[config.mk]
export PLATFORM = sky130hd
export DESIGN_NAME = ysyx_23060171_mem_arbiter
export DESIGN_NICKNAME = d
export VERILOG_FILES = /design/src/rtl/ysyx_23060171_pkg.sv /design/src/rtl/ysyx_23060171_arb_pick.sv /design/src/rtl/ysyx_23060171_mem_arbiter.sv
export SDC_FILE = /design/constraint.sdc
export NUM_CORES = 1
export LEC_CHECK = 0
export ABC_CLOCK_PERIOD_IN_PS = 5250
export BUFFER_PORTS_ARGS = -buffer_cell sky130_fd_sc_hd__buf_2
export CAP_MARGIN = 15
export CELL_PAD_IN_SITES_DETAIL_PLACEMENT = 0
export CELL_PAD_IN_SITES_GLOBAL_PLACEMENT = 1
export CORE_ASPECT_RATIO = 0.6
export CORE_MARGIN = 2
export CORE_UTILIZATION = 30
export CTS_BUF_LIST = sky130_fd_sc_hd__clkbuf_8 sky130_fd_sc_hd__clkbuf_16
export DETAILED_ROUTE_END_ITERATION = 16
export PLACE_DENSITY_LB_ADDON = 0.1
export SYNTH_ARGS = -nofsm -noshare
export SYNTH_HDL_FRONTEND = slang
export SYNTH_SLANG_ARGS = --single-unit
export TNS_END_PERCENT = 100
[constraint.sdc]
create_clock -name clk -period 5.25 [get_ports clk]
set_input_delay 0.525 -clock clk [delete_from_list [all_inputs] [get_ports clk]]
set_output_delay 0.525 -clock clk [all_outputs]
set_load 0.05 [all_outputs]
[src/rtl/ysyx_23060171_pkg.sv]
// Shared types for the ysyx_23060171 memory arbiter: FSM states, owner codes and default widths.
package ysyx_23060171_pkg;

    localparam int unsigned ADDR_W_DEF = 32;
    localparam int unsigned DATA_W_DEF = 32;

    typedef enum logic [1:0] {
        IDLE = 2'd0,
        REQ  = 2'd1,
        RESP = 2'd2
    } arb_state_e;

    typedef enum logic {
        OWN_IFU = 1'b0,
        OWN_LSU = 1'b1
    } owner_e;

endpackage

[src/rtl/ysyx_23060171_arb_pick.sv]
// Two-way combinational picker between IFU and LSU requests.
// Tie policy: round-robin when YSYX_23060171_ARB_RR_EN is defined, otherwise LSU fixed priority.
module ysyx_23060171_arb_pick
    import ysyx_23060171_pkg::*;
(
    input  logic       ifu_valid,
    input  logic       lsu_valid,
    input  owner_e     last_grant,
    output logic [1:0] grant,
    output owner_e     owner
);

    logic tie_to_lsu;

`ifdef YSYX_23060171_ARB_RR_EN
    assign tie_to_lsu = (last_grant == OWN_IFU);
`else
    logic unused_last_grant;
    assign unused_last_grant = last_grant;
    assign tie_to_lsu        = 1'b1;
`endif

    // grant[0] = IFU, grant[1] = LSU
    always_comb begin
        grant = 2'b00;
        owner = OWN_IFU;
        if (lsu_valid && (!ifu_valid || tie_to_lsu)) begin
            grant = 2'b10;
            owner = OWN_LSU;
        end else if (ifu_valid) begin
            grant = 2'b01;
            owner = OWN_IFU;
        end
    end

endmodule

[src/rtl/ysyx_23060171_mem_arbiter.sv]
// Shares one memory port between IFU and LSU, one transaction at a time (IDLE -> REQ -> RESP).
// Tie policy selected by YSYX_23060171_ARB_RR_EN (round-robin) vs. default LSU priority.
module ysyx_23060171_mem_arbiter
    import ysyx_23060171_pkg::*;
#(
    parameter int unsigned ADDR_W = ADDR_W_DEF,
    parameter int unsigned DATA_W = DATA_W_DEF
) (
    input  logic                clk,
    input  logic                rst,
    input  logic                ifu_req_valid,
    output logic                ifu_req_ready,
    input  logic [ADDR_W-1:0]   ifu_addr,
    output logic                ifu_resp_valid,
    input  logic                ifu_resp_ready,
    output logic [DATA_W-1:0]   ifu_rdata,
    input  logic                lsu_req_valid,
    output logic                lsu_req_ready,
    input  logic [ADDR_W-1:0]   lsu_addr,
    input  logic                lsu_wen,
    input  logic [DATA_W-1:0]   lsu_wdata,
    input  logic [DATA_W/8-1:0] lsu_wmask,
    output logic                lsu_resp_valid,
    input  logic                lsu_resp_ready,
    output logic [DATA_W-1:0]   lsu_rdata,
    output logic                mem_req_valid,
    input  logic                mem_req_ready,
    output logic [ADDR_W-1:0]   mem_addr,
    output logic                mem_wen,
    output logic [DATA_W-1:0]   mem_wdata,
    output logic [DATA_W/8-1:0] mem_wmask,
    input  logic                mem_resp_valid,
    output logic                mem_resp_ready,
    input  logic [DATA_W-1:0]   mem_rdata,
    output logic                busy
);

    arb_state_e state, state_nxt;
    owner_e     owner_q, pick_owner, last_grant;
    logic [1:0] grant;
    logic       grant_hs;

    ysyx_23060171_arb_pick u_pick (
        .ifu_valid  (ifu_req_valid),
        .lsu_valid  (lsu_req_valid),
        .last_grant (last_grant),
        .grant      (grant),
        .owner      (pick_owner)
    );

    // picker only grants valid requesters, so a grant in IDLE is the handshake
    assign grant_hs = (state == IDLE) && (grant != 2'b00);

`ifdef YSYX_23060171_ARB_RR_EN
    always_ff @(posedge clk or posedge rst) begin
        if (rst)           last_grant <= OWN_IFU;
        else if (grant_hs) last_grant <= pick_owner;
    end
`else
    assign last_grant = OWN_IFU;
`endif

    always_ff @(posedge clk or posedge rst) begin
        if (rst) state <= IDLE;
        else     state <= state_nxt;
    end

    always_comb begin
        state_nxt = state;
        case (state)
            IDLE:    if (grant_hs) state_nxt = REQ;
            REQ:     if (mem_req_ready) state_nxt = RESP;
            RESP:    if (mem_resp_valid && mem_resp_ready) state_nxt = IDLE;
            default: state_nxt = IDLE;
        endcase
    end

    always_ff @(posedge clk or posedge rst) begin
        if (rst) begin
            owner_q   <= OWN_IFU;
            mem_addr  <= '0;
            mem_wen   <= 1'b0;
            mem_wdata <= '0;
            mem_wmask <= '0;
        end else if (grant_hs) begin
            owner_q <= pick_owner;
            if (pick_owner == OWN_LSU) begin
                mem_addr  <= lsu_addr;
                mem_wen   <= lsu_wen;
                mem_wdata <= lsu_wdata;
                mem_wmask <= lsu_wmask;
            end else begin
                mem_addr  <= ifu_addr;
                mem_wen   <= 1'b0;
                mem_wdata <= '0;
                mem_wmask <= '0;
            end
        end
    end

    always_comb begin
        ifu_req_ready  = 1'b0;
        lsu_req_ready  = 1'b0;
        mem_req_valid  = 1'b0;
        mem_resp_ready = 1'b0;
        ifu_resp_valid = 1'b0;
        lsu_resp_valid = 1'b0;
        busy           = 1'b0;
        case (state)
            IDLE: begin
                ifu_req_ready = grant[0];
                lsu_req_ready = grant[1];
            end
            REQ: begin
                mem_req_valid = 1'b1;
                busy          = 1'b1;
            end
            RESP: begin
                busy = 1'b1;
                if (owner_q == OWN_LSU) begin
                    lsu_resp_valid = mem_resp_valid;
                    mem_resp_ready = lsu_resp_ready;
                end else begin
                    ifu_resp_valid = mem_resp_valid;
                    mem_resp_ready = ifu_resp_ready;
                end
            end
            default: ;
        endcase
    end

    assign ifu_rdata = mem_rdata;
    assign lsu_rdata = mem_rdata;

endmodule
==> results of run 1 <==
## synth_stat cells (2+ instances only)
cell type,count,area share
dfrtp_1,72,0.51
buf_2,15,0.021
mux2_4,2,0.0086
a22o_1,37,0.093
clkbuf_1,4,0.0043
nor2_1,2,0.0021
inv_1,3,0.0032
nor2b_1,2,0.0036
ha_1,4,0.014
mux2i_1,33,0.094
o21ai_0,32,0.046
nand2_1,34,0.036
buf_4,64,0.14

Work instruction => Copy out all lines above that include the string "priority".

Answer box =>
// Tie policy: round-robin when YSYX_23060171_ARB_RR_EN is defined, otherwise LSU fixed priority.
// Tie policy selected by YSYX_23060171_ARB_RR_EN (round-robin) vs. default LSU priority.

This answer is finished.